Weir Group's annual report published yesterday evening revealed the former Stagecoach chief executive received nearly £1.7 million for the 53 weeks to January 4. This compared to £3.4m for the 12 months to December 31, 2012.
Mr Cochrane took £718,750 in basic pay with another £21,656 in benefits, including life insurance, private medical cover and a £17,000 car allowance.
But his annual bonus was slashed to £108,750 from £568,584 the previous year because Weir announced a 5% fall in underlying pre-tax profits to £418m for the year. This was below the £425m threshold for financial performance, which accounted for 80% of the potential annual bonus.
Of the remaining 20% of the possible bonus, which was obtainable through personal performance, Mr Cochrane achieved 10%.
Of the resulting £108,750 pay-out, 30% was given in shares, which he is restricted from selling for the next three years.
Mr Cochrane reaped £820,417 from long-term incentive schemes, against nearly £2.1m the previous year.
He had the opportunity to receive the equivalent of 100% of salary from a performance share scheme plus a similar amount from a matching share scheme.

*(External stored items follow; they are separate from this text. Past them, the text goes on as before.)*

--- src/rtl/ext_irq_cond.sv ---
`timescale 1ns/1ps
module ext_irq_cond #(
  parameter int unsigned NUM_LINES = 32
) (
  input  logic                          clk,
  input  logic                          rst_n,
  input  logic [NUM_LINES-1:0]          ext_irq_i,
  input  logic                          reg_wr_i,
  input  logic [extirq_pkg::ADDR_W-1:0] reg_addr_i,
  input  logic [NUM_LINES-1:0]          reg_wdata_i,
  output logic [NUM_LINES-1:0]          reg_rdata_o,
  output logic [NUM_LINES-1:0]          irq_o
);
  import extirq_pkg::*;

  logic [NUM_LINES-1:0] lvl, mask, pol, edg, clr, pend;

  extirq_sync #(.WIDTH(NUM_LINES), .RST_VAL(IDLE_LVL)) u_sync (
    .clk(clk), .rst_n(rst_n), .async_i(ext_irq_i), .sync_o(lvl)
  );

  extirq_regs #(.NUM_LINES(NUM_LINES)) u_regs (
    .clk(clk), .rst_n(rst_n), .wr_i(reg_wr_i), .addr_i(reg_addr_i),
    .wdata_i(reg_wdata_i), .raw_i(pend), .rdata_o(reg_rdata_o),
    .mask_o(mask), .pol_o(pol), .edge_o(edg), .clr_o(clr)
  );

  for (genvar i = 0; i < NUM_LINES; i++) begin : g_line
    extirq_detect u_det (
      .clk(clk), .rst_n(rst_n), .lvl_i(lvl[i]), .pol_i(pol[i]),
      .edge_i(edg[i]), .clr_i(clr[i]), .mask_i(mask[i]),
      .pend_o(pend[i]), .irq_o(irq_o[i])
    );
  end


  msta_out_chk: assert property (@(posedge clk) disable iff (!rst_n)
    (reg_addr_i == W_MSTA) |-> (reg_rdata_o == irq_o));

  mask_gate_chk: assert property (@(posedge clk) disable iff (!rst_n)
    ((irq_o & mask) == '0));
endmodule

--- config.mk ---
export PLATFORM = sky130hd
export DESIGN_NAME = ext_irq_cond
export DESIGN_NICKNAME = d
export VERILOG_FILES = /design/src/rtl/extirq_pkg.sv /design/src/rtl/extirq_sync.sv /design/src/rtl/extirq_detect.sv /design/src/rtl/extirq_regs.sv /design/src/rtl/ext_irq_cond.sv
export SDC_FILE = /design/constraint.sdc
export NUM_CORES = 1
export LEC_CHECK = 0
export BUFFER_PORTS_ARGS = -buffer_cell sky130_fd_sc_hd__buf_4
export CELL_PAD_IN_SITES_DETAIL_PLACEMENT = 0
export CELL_PAD_IN_SITES_GLOBAL_PLACEMENT = 1
export CORE_MARGIN = 2
export CORE_UTILIZATION = 35
export CTS_BUF_LIST = sky130_fd_sc_hd__clkbuf_2 sky130_fd_sc_hd__clkbuf_4 sky130_fd_sc_hd__clkbuf_8
export DETAILED_ROUTE_END_ITERATION = 7
export GPL_TIMING_DRIVEN = 0
export PLACE_DENSITY_LB_ADDON = 0.1
export SYNTH_ARGS = -nofsm -noshare
export SYNTH_HDL_FRONTEND = slang
export SYNTH_SLANG_ARGS = --single-unit
--- constraint.sdc ---
create_clock -name clk -period 3.7 [get_ports clk]
set_input_delay 0.555 -clock clk [delete_from_list [all_inputs] [get_ports clk]]
set_output_delay 0.555 -clock clk [all_outputs]
set_load 0.005 [all_outputs]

While earnings growth has been strong over the past three years, the company failed to meet share price targets, so only 42.8% of Mr Cochrane's share award vested and is available for him to sell.
Last year, Weir's equipment orders were hit by weakness in the minerals market and oversupply in the US fracking sector. But the impact was muted by strong after-sales.
Mr Cochrane joined Weir as finance director in July 2006 and was appointed chief executive in November 2009.
Following a number of years with Arthur Andersen, Mr Cochrane joined rail and bus group Stagecoach in 1993 and rose to be chief executive in 2000. But he left two years later as it struggled in the US.
He was returned to corporate life at ScottishPower in 2003, where he became finance director.